Star-Bulletin Features

TriStar-Columbia Pictures
Gary Oldman, left, hijacks the plane carrying the
president, played by Harrison Ford, in "Air Force One."

Air Force One

The selling of a movie;
the ordeals of its star

By Tim Ryan

"TIMES up. It's time to go."

Peeking from behind the door into the small, warm, sparsely furnished third-floor room at the Royal Hawaiian Hotel, was Han Solo, Indiana Jones, Jack Ryan and, in the new film "Air Force One," U.S. President James Marshall.

"You've said enough," said a slightly smiling, but quite serious Harrison Ford to the film's director, Wolfgang Petersen.

"But I was talking about you and saying only nice things," replied Petersen. The director was sitting at a round table with seven of the 77 reporters at this weekend's "Air Force One" press junket at the Royal Hawaiian Hotel.

Ford, currently filming "6 Days 7 Nights" on Kauai, had just finished several rounds of interviews with a few dozen other reporters and appeared anxious to get the next one started, and, probably, over. The actor who often portrays reluctant heroes was doing his best not to be a reluctant interviewee.

Remember the agent in the film "Jerry McGuire" who screams that the entertainment industry isn't "show friends but show business?" That's just what movie press junkets are about: selling a film to reviewers, entertainment writers and broadcasters who can spread the word and help bring in major ticket sales, at least for that first, all-important weekend opening.

Television, radio and print journalists traveled to Hawaii from as far south as Miami, as far north as Toronto. Most traveled at the studio's expense, staying three days at the Royal Hawaiian just for the chance to interview Ford, "Air Force One" co-star William Macy and other notables.

"Selected" reporters -- those representing the largest media outlets -- were granted one-on-one interviews. Less prestigious news media, including "local Hawaiian" reporters, gathered six or seven to a table to conduct interviews en masse.

"I thought (the film) was so much American jingoism," one foreign reporter said before Macy entered the room. "It wasn't like flag waving, it was like flags in every orifice.

"I mean, Wolfgang even told me the other day he got tears in his eyes after seeing the film. Oh, come on ..."

Another reporter joked that she thought she heard part of the theme of "Star Wars" in one scene.

"When Harrison gets here, don't ask anything about his family," another reporter warned. "There's nothing worse that a scowl from Harrison Ford from 2 feet away."

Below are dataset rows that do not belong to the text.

===== src/rtl/core/clc_pkg.sv =====
// Package with the constants, codes and control structs of the center line picker.
package clc_pkg;

    localparam int MAX_LINES_DEF = 64;
    localparam int DW            = 16;

    localparam logic [2:0] OP_NONE  = 3'd0;
    localparam logic [2:0] OP_SUM   = 3'd1;
    localparam logic [2:0] OP_CLOSE = 3'd2;
    localparam logic [2:0] OP_CAND  = 3'd3;
    localparam logic [2:0] OP_RANK  = 3'd4;
    localparam logic [2:0] OP_FILT  = 3'd5;

    localparam logic [1:0] ST_FOUND = 2'd0;
    localparam logic [1:0] ST_FEW   = 2'd1;
    localparam logic [1:0] ST_NONE  = 2'd2;

    localparam logic [1:0] REG_METHOD = 2'd0;
    localparam logic [1:0] REG_MIN    = 2'd1;
    localparam logic [1:0] REG_MAX    = 2'd2;

    localparam logic [1:0] METHOD_MEAN  = 2'd0;
    localparam logic [1:0] METHOD_RHO   = 2'd1;
    localparam logic [1:0] METHOD_THETA = 2'd2;

    typedef struct packed {
        logic       in_ready;
        logic [2:0] op;
        logic       rd_en;
        logic       ph2;
        logic       clear_acc;
        logic       clear_kept;
        logic       div_start;
        logic       take;
        logic       out_load;
        logic [1:0] out_status;
        logic       clear_set;
    } cmd_t;

    typedef struct packed {
        logic last_acc;
        logic mean;
        logic div_busy;
        logic rank_hit;
        logic out_free;
    } stat_t;

endpackage


===== src/rtl/core/clc_ctrl.sv =====
// Controller state machine that sequences the scans of the center line picker.
module clc_ctrl #(
    parameter int MAX_LINES = clc_pkg::MAX_LINES_DEF,
    parameter int AW        = $clog2(MAX_LINES),
    parameter int CW        = $clog2(MAX_LINES + 1)
) (
    input  logic           aclk,
    input  logic           aresetn,
    input  clc_pkg::stat_t stat,
    input  logic [CW-1:0]  line_cnt,
    input  logic [CW-1:0]  kept_cnt,
    output clc_pkg::cmd_t  cmd,
    output logic [AW-1:0]  rd_addr,
    output logic [AW-1:0]  cand_idx
);

    localparam logic [3:0] S_IDLE  = 4'd0;
    localparam logic [3:0] S_START = 4'd1;
    localparam logic [3:0] S_SUM   = 4'd2;
    localparam logic [3:0] S_DIVGO = 4'd3;
    localparam logic [3:0] S_DIV   = 4'd4;
    localparam logic [3:0] S_CLOSE = 4'd5;
    localparam logic [3:0] S_CAND  = 4'd6;
    localparam logic [3:0] S_RANK  = 4'd7;
    localparam logic [3:0] S_RCHK  = 4'd8;
    localparam logic [3:0] S_TAKE  = 4'd9;
    localparam logic [3:0] S_FILT  = 4'd10;
    localparam logic [3:0] S_FCHK  = 4'd11;
    localparam logic [3:0] S_OUT   = 4'd12;
    localparam logic [3:0] S_WAIT  = 4'd13;

    logic [3:0]    state_reg, state_next, ret_reg, ret_next;
    logic [CW-1:0] i_reg, i_next, j_reg, j_next, pass_cnt, cnt_m1;
    logic          ph2_reg, ph2_next;
    logic [1:0]    stat_reg, stat_next;
    logic          j_end, i_end;

    assign pass_cnt = ph2_reg ? kept_cnt : line_cnt;
    assign cnt_m1   = ((state_reg == S_SUM) || (state_reg == S_FILT)) ?
                      (line_cnt - CW'(1)) : (pass_cnt - CW'(1));
    assign j_end    = (j_reg == cnt_m1);
    assign i_end    = (i_reg == pass_cnt - CW'(1));

    always_comb begin
        state_next = state_reg;
        ret_next   = ret_reg;
        i_next     = i_reg;
        j_next     = j_reg;
        ph2_next   = ph2_reg;
        stat_next  = stat_reg;
        cmd            = '0;
        cmd.ph2        = ph2_reg;
        cmd.op         = clc_pkg::OP_NONE;
        cmd.out_status = stat_reg;
        rd_addr        = j_reg[AW-1:0];
        case (state_reg)
            S_IDLE: begin
                cmd.in_ready = 1'b1;
                if (stat.last_acc) begin
                    state_next = S_START;
                end
            end
            S_START: begin
                ph2_next      = 1'b0;
                cmd.clear_acc = 1'b1;
                i_next        = '0;
                j_next        = '0;
                if (line_cnt < CW'(2)) begin
                    stat_next  = clc_pkg::ST_FEW;
                    state_next = S_OUT;
                end else if (stat.mean) begin
                    state_next = S_SUM;
                end else begin
                    state_next = S_CAND;
                end
            end
            S_SUM: begin
                cmd.rd_en = 1'b1;
                cmd.op    = clc_pkg::OP_SUM;
                j_next    = j_reg + CW'(1);
                if (j_end) begin
                    ret_next   = S_DIVGO;
                    state_next = S_WAIT;
                end
            end
            S_DIVGO: begin
                cmd.div_start = 1'b1;
                state_next    = S_DIV;
            end
            S_DIV: begin
                if (!stat.div_busy) begin
                    cmd.clear_acc = 1'b1;
                    j_next        = '0;
                    state_next    = S_CLOSE;
                end
            end
            S_CLOSE: begin
                cmd.rd_en = 1'b1;
                cmd.op    = clc_pkg::OP_CLOSE;
                j_next    = j_reg + CW'(1);
                if (j_end) begin
                    ret_next   = S_TAKE;
                    state_next = S_WAIT;
                end
            end
            S_CAND: begin
                rd_addr       = i_reg[AW-1:0];
                cmd.rd_en     = 1'b1;
                cmd.op        = clc_pkg::OP_CAND;
                cmd.clear_acc = 1'b1;
                j_next        = '0;
                state_next    = S_RANK;
            end
            S_RANK: begin
                cmd.rd_en = 1'b1;
                cmd.op    = clc_pkg::OP_RANK;
                j_next    = j_reg + CW'(1);
                if (j_end) begin
                    ret_next   = S_RCHK;
                    state_next = S_WAIT;
                end
            end
            S_RCHK: begin
                if (stat.rank_hit || i_end) begin
                    state_next = S_TAKE;
                end else begin
                    i_next     = i_reg + CW'(1);
                    state_next = S_CAND;
                end
            end
            S_TAKE: begin
                cmd.take = 1'b1;
                if (ph2_reg) begin
                    stat_next  = clc_pkg::ST_FOUND;
                    state_next = S_OUT;
                end else begin
                    cmd.clear_kept = 1'b1;
                    j_next         = '0;
                    state_next     = S_FILT;
                end
            end
            S_FILT: begin
                cmd.rd_en = 1'b1;
                cmd.op    = clc_pkg::OP_FILT;
                j_next    = j_reg + CW'(1);
                if (j_end) begin
                    ret_next   = S_FCHK;
                    state_next = S_WAIT;
                end
            end
            S_FCHK: begin
                i_next = '0;
                j_next = '0;
                if (kept_cnt == '0) begin
                    stat_next  = clc_pkg::ST_NONE;
                    state_next = S_OUT;
                end else begin
                    ph2_next      = 1'b1;
                    cmd.clear_acc = 1'b1;
                    state_next    = stat.mean ? S_CLOSE : S_CAND;
                end
            end
            S_OUT: begin
                if (stat.out_free) begin
                    cmd.out_load  = 1'b1;
                    cmd.clear_set = 1'b1;
                    state_next    = S_IDLE;
                end
            end
            S_WAIT: begin
                state_next = ret_reg;
            end
            default: begin
                state_next = S_IDLE;
            end
        endcase
    end

    always_ff @(posedge aclk) begin
        if (!aresetn) begin
            state_reg <= S_IDLE;
            ret_reg   <= S_IDLE;
            i_reg     <= '0;
            j_reg     <= '0;
            ph2_reg   <= 1'b0;
            stat_reg  <= clc_pkg::ST_FOUND;
        end else begin
            state_reg <= state_next;
            ret_reg   <= ret_next;
            i_reg     <= i_next;
            j_reg     <= j_next;
            ph2_reg   <= ph2_next;
            stat_reg  <= stat_next;
        end
    end

    assign cand_idx = i_reg[AW-1:0];

endmodule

"I suppose we'll have to listen to (Ford) complain about how much he hates doing these (interviews)," another reporter said.

It was about the time director Petersen was praising Ford for his professionalism, attention to detail and credibility with audiences, that the actor stuck his head inside the room to cut Petersen short.

Ford entered, head slightly down, dressed in dark green Dockers, blue shirt open at the neck, and loafers without socks. The actor's $20-million-a-picture smile seemed to project as much warning as warmth. As soon as he sat down, Ford rearranged the seven tape recorders in front of him into an orderly semi-circle.

After each question, Ford looked the reporter straight in the eye, rarely blinking, taking a long time to respond, making sure he was understood. He took quick exception to the reluctant-hero label he's so often tagged with.

"This is a stamp that has been applied to me and ... it keeps getting applied over and over. In this film I don't recognize the reluctance of this character; he just does what he has to do. ... You can't play a hero. You may behave adequately or heroically or selflessly -- and then maybe that makes him a hero."

Ford's gift has been his ability to portray ordinary men who grapple with extraordinary circumstances while never losing sight of the irony of their situation.

"The 'Regarding Henrys' and 'Presumed Innocents' and 'Frantics' are all being swallowed up by me being (regarded) as the guy who always plays heroes. I resist that. (People) need to understand everything that I'm doing, then give it a more adequate description."

Is he enjoying his Hawaii stay, a reporter asks.

"I would have had a nice weekend if I hadn't had to do this," Ford responds quickly, then smiles. "Now, that's reluctance."

Ford leaves the room, never looking back.

A costly affair

The value that movie studios put on press coverage is evident in the amount of money they'll spend to bring reporters to an event like this weekend's "Air Force One" junket:

Tristar rented more than 100 rooms at the Royal Hawaiian for the media, stars, studio executives, etc.

The second-floor Kamehameha Suite, $2,800 a day, was used both days as a hospitality room, serving beverages, fruit and pastry to the media. The Presidential and Governor suites, $2,500 and $2,300, respectively, were used as holding areas for interviewees.

The studio covered all travel expenses, in the air and on the ground (a "Junket Press Reimbursement Form" was enclosed in the press packet). Many reporters were flown first to Los Angeles to see the film. Others saw a preview of the film Saturday.

The group attended a luau Saturday night on the hotel's Ocean Lawn costing about $10,000, a source said.

Some reporters received expensive leather carry-on luggage, T-shirt and cap, all emblazoned with the film's title.